Nio=Samsung, Xpeng+Li auto=Huawei
Trouble is I find it difficult to trust Chinese companies, hence the comparison. I could still argue that Nio = Huawei and Xpeng = Xiomi etc. Nobody wants to own a phone from a Chinese manufacturer. I believe the same will be similar with their cars.
There are many people especially money savers are buying Chinese phone, Particularly Xiaomi across the world, Asia, Europe America, Africa.
In the UK for instance, just look at HUKD and see how the temperature are rising enormously for any deal of this phone which indicate people are paying a close attention to it.
It used to be Huawei but since there is a security concern, less people are buying Huawei.
To the opening poster’s question, there’s talk of a potentially significant slide in TSLA’s stock price after it’s inclusion in the S&P 500 late Friday/early Monday. It may not amount to a crash nor happen at all but, if there is a correction of sorts, I wonder if TSLA could drag the wider EV industry down with it 
Those who think the EV stock would crash ???
A good Reading:
President-Elect Joe Biden Will Be An Asset For EVs And Clean Energy
“Biden has already made it clear that he’s a fan of electric cars and he wants to move back to tighter emissions requirements.

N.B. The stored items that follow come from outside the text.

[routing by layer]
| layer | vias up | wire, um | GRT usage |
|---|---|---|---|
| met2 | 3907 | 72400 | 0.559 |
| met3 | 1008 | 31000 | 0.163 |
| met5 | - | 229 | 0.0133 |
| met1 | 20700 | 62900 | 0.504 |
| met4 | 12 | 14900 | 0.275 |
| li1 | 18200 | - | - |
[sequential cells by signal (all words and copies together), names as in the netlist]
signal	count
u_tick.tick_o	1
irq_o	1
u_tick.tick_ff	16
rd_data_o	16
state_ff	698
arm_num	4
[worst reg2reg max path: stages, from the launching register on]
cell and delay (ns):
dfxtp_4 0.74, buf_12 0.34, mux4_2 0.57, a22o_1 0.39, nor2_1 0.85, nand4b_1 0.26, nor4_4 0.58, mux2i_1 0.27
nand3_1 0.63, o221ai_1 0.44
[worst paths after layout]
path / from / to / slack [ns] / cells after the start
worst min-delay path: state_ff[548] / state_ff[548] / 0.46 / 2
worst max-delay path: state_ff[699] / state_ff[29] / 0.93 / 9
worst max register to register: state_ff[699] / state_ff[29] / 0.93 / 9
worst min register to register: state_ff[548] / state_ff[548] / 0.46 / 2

In addition, he has plans to extend and increase incentives for EV buyers. Moreover, the upcoming president has plans to build out charging infrastructure to make EV ownership more viable.”
Biden’s Charging Plan Could Sell 25 Million EVs
https://www.bloomberg.com/news/articles/2020-12-02/joe-biden-plan-to-fight-climate-change-could-sell-25-million-electric-cars
@adindas yes that is some good news but has the EV stocks gone too high for a reality that is yet to happen??

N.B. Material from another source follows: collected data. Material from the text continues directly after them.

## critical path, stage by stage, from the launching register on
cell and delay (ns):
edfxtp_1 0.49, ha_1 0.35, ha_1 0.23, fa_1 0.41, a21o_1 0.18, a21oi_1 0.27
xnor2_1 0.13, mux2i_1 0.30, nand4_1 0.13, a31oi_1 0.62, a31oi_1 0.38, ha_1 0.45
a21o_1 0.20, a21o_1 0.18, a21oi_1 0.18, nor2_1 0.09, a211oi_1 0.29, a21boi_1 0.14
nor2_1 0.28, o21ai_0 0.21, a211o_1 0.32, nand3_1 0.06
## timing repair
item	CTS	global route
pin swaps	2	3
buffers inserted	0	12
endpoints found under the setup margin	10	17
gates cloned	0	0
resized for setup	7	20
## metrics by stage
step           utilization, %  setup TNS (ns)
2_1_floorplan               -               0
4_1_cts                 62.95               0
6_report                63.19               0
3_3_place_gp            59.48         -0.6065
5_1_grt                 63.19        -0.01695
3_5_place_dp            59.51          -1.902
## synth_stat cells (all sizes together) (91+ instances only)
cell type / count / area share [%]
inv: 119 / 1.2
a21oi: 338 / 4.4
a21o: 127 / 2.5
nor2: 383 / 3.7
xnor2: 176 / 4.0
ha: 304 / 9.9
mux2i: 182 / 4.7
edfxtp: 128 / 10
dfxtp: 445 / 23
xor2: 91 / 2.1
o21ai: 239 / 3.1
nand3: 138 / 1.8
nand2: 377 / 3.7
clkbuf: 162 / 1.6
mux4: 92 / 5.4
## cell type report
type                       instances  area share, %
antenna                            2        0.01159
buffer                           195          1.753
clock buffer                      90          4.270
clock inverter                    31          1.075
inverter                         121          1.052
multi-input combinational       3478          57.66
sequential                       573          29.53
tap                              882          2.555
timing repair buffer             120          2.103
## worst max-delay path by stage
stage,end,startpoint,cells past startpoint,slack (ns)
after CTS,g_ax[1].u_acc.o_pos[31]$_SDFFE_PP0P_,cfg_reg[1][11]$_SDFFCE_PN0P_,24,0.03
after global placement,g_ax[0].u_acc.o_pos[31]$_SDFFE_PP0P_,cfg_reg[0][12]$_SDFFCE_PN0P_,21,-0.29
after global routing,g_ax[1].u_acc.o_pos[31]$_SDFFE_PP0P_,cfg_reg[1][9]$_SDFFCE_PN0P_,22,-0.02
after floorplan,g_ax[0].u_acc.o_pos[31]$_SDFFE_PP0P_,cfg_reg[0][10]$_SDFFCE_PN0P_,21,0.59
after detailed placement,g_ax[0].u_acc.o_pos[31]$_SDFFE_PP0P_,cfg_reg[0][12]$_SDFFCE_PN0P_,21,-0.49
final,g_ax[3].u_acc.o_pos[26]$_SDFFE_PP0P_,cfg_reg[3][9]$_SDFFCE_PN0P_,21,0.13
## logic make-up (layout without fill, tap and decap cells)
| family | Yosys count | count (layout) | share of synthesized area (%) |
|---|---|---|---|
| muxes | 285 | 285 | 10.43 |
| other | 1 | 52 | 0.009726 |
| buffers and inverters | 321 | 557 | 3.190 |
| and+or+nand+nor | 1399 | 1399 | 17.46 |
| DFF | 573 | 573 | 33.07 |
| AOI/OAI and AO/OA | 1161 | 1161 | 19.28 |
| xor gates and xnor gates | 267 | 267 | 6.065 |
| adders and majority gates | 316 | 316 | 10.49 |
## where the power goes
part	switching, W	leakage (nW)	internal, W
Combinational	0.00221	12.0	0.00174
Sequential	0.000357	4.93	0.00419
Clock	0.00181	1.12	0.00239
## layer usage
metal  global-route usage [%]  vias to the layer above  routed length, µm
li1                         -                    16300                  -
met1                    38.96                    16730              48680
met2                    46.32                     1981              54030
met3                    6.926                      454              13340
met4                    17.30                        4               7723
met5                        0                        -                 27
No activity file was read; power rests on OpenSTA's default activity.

It’s all about fair value of EV stocks
Not the tech ev stocks no, the space they will have dominated in a decade is enormous
One happened down my road yesterday, two Tesla’s crashed into each other down Apple Avenue.
with all first world governments practically pushing for the auto industry to go clean and electric, there is no worry about policy getting in the way.
for a lot of us its a worry that the stocks themselves are currently overpriced on the basis of their future potential which ignores their limitations in reality right now. market saturation will eventually kick in as well and then prices will have to adjust to fair valuations. but we have yet to see what will become the norm for the EV sector, like how the beverage sector and the utility sectors all have their own established norms for pricing and valuation.
interesting (hopefully profitable) times lay ahead.